Naturally, this means that the value of US oil imports will continue to grow from their already high levels. As the chart below illustrates, the US now spends close to $20 bn per month on imported oil, roughly double the average of just two years ago.
But it is worth noting that US oil imports are growing not just relative to what they were a couple of years ago, but also relative to the US economy in general. The following chart shows the real price of oil, and US oil imports as a % of GDP, from 1978 up through the first quarter of 2005.
Unsurprisingly, the portion of US GDP devoted to buying imported oil closely tracks the price of oil. But the chart also shows that for a given price of oil, the US economy is more dependent on imported oil than at almost any time in history. In early 2005 a larger share of US income was spent on imported oil than at any time other than the brief period 1979-1982. And of course, since then, the price of oil has risen by several more dollars per barrel.

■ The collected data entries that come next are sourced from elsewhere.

===== config.mk =====
export PLATFORM = sky130hd
export DESIGN_NAME = fetch_unit_flat
export DESIGN_NICKNAME = d
export VERILOG_FILES = /design/src/rtl/fetch_pkg.sv /design/src/rtl/fetch_unit_if.sv /design/src/rtl/fetch_queue.sv /design/src/rtl/fetch_unit.sv /design/src/flat_wrapper.sv
export SDC_FILE = /design/constraint.sdc
export NUM_CORES = 1
export LEC_CHECK = 0
export CAP_MARGIN = 15
export CORE_UTILIZATION = 44
export DETAILED_ROUTE_END_ITERATION = 16
export PLACE_DENSITY = 0.64
export SYNTH_ARGS = -nofsm -noshare
export SYNTH_HDL_FRONTEND = slang
export SYNTH_HIERARCHICAL = 1
export SYNTH_SLANG_ARGS = --single-unit
export TNS_END_PERCENT = 30

===== constraint.sdc =====
create_clock -name clk -period 4 [get_ports clk]
set_input_delay 0.8 -clock clk [delete_from_list [all_inputs] [get_ports clk]]
set_output_delay 0.8 -clock clk [all_outputs]
set_load 0.1 [all_outputs]

===== src/rtl/fetch_pkg.sv =====
// fetch_pkg: shared types, constants and helpers for the instruction fetch
// stage (fetch_unit, fetch_queue).
//   INSTR_BYTES   : bytes per instruction word.
//   fetch_entry_t : one queued instruction (word and its PC).
//   epoch_tag_t   : epoch bit carried by every outstanding read.
//   branch_target : redirect address from the Execute PC and an
//                   instruction-granular signed offset.
package fetch_pkg;

  localparam int unsigned INSTR_BYTES = 4;

  typedef struct packed {
    logic [31:0] word;
    logic [31:0] pc;
  } fetch_entry_t;

  typedef logic epoch_tag_t;

  // Offset is in instructions, so scale to bytes; the add wraps at 2^32.
  function automatic logic [31:0] branch_target(input logic [31:0] ex_pc,
                                                input logic [31:0] delta);
    branch_target = ex_pc + (delta << 2);
  endfunction

endpackage


===== src/rtl/fetch_unit_if.sv =====
// fetch_unit_if: groups the instruction-memory read port and the Decode
// valid/ready handshake of the fetch stage.
//   imem_req/imem_addr      : read strobe and word address (fetch -> imem)
//   imem_rdata/imem_rvalid  : returned word and its strobe (imem -> fetch)
//   instr_valid/instr/instr_pc : instruction offered to Decode
//   instr_ready             : Decode accepts the offered instruction
// Modports: master = fetch stage side, slave = memory/Decode side.
interface fetch_unit_if;
  logic        imem_req;
  logic [31:0] imem_addr;
  logic [31:0] imem_rdata;
  logic        imem_rvalid;
  logic        instr_valid;
  logic        instr_ready;
  logic [31:0] instr;
  logic [31:0] instr_pc;

  modport master (
    output imem_req, imem_addr, instr_valid, instr, instr_pc,
    input  imem_rdata, imem_rvalid, instr_ready
  );

  modport slave (
    input  imem_req, imem_addr, instr_valid, instr, instr_pc,
    output imem_rdata, imem_rvalid, instr_ready
  );
endinterface


===== src/rtl/fetch_queue.sv =====
// fetch_queue: synchronous FIFO of fetched instructions.
//   push/push_data : write one entry (accepted when not full, or when a pop
//                    frees a slot in the same cycle)
//   pop            : remove the head entry (ignored when empty)
//   flush          : empty the queue; wins over push and pop
//   full/empty/count : occupancy status
//   head           : current head entry, registered storage (no bypass)
module fetch_queue
  import fetch_pkg::*;
#(
  parameter int unsigned DEPTH = 2
) (
  input  logic                   clk,
  input  logic                   rst_n,
  input  logic                   push,
  input  fetch_entry_t           push_data,
  input  logic                   pop,
  input  logic                   flush,
  output logic                   full,
  output logic                   empty,
  output logic [$clog2(DEPTH):0] count,
  output fetch_entry_t           head
);

  localparam int unsigned AW = $clog2(DEPTH);
  localparam logic [AW:0] DEPTH_C = (AW+1)'(DEPTH);

  logic [AW-1:0] wr_ptr_r;
  logic [AW-1:0] rd_ptr_r;
  logic [AW:0]   count_r;
  fetch_entry_t  mem_r [DEPTH];
  logic          do_pop_s;
  logic          do_push_s;

  assign do_pop_s  = pop && (count_r != '0);
  assign do_push_s = push && ((count_r != DEPTH_C) || do_pop_s);

  assign full  = (count_r == DEPTH_C);
  assign empty = (count_r == '0);
  assign count = count_r;
  assign head  = mem_r[rd_ptr_r];

  // Storage, pointers and occupancy; flush clears pointers only.
  always_ff @(posedge clk or negedge rst_n) begin
    if (!rst_n) begin
      wr_ptr_r <= '0;
      rd_ptr_r <= '0;
      count_r  <= '0;
      for (int i = 0; i < DEPTH; i++) begin
        mem_r[i] <= '0;
      end
    end else if (flush) begin
      wr_ptr_r <= '0;
      rd_ptr_r <= '0;
      count_r  <= '0;
    end else begin
      if (do_push_s) begin
        mem_r[wr_ptr_r] <= push_data;
        wr_ptr_r        <= wr_ptr_r + AW'(1);
      end
      if (do_pop_s) begin
        rd_ptr_r <= rd_ptr_r + AW'(1);
      end
      case ({do_push_s, do_pop_s})
        2'b10:   count_r <= count_r + (AW+1)'(1);
        2'b01:   count_r <= count_r - (AW+1)'(1);
        default: count_r <= count_r;
      endcase
    end
  end

endmodule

This has several implications. One is simply that the US economy is more susceptible to developments in foreign oil-producing countries than ever before. Another is that some economists (myself included) may need to recalibrate our mental maps of the world slightly; oil imports matter a LOT to the US economy today. This was not true during the 1990s, when energy imports were a relatively insignificant detail in the overall picture of the US economy. But today US oil imports make up a giant component of international trade and financial flows (a point Brad Setser has effectively made recently), and are crucial to understanding the US macroeconomy more generally.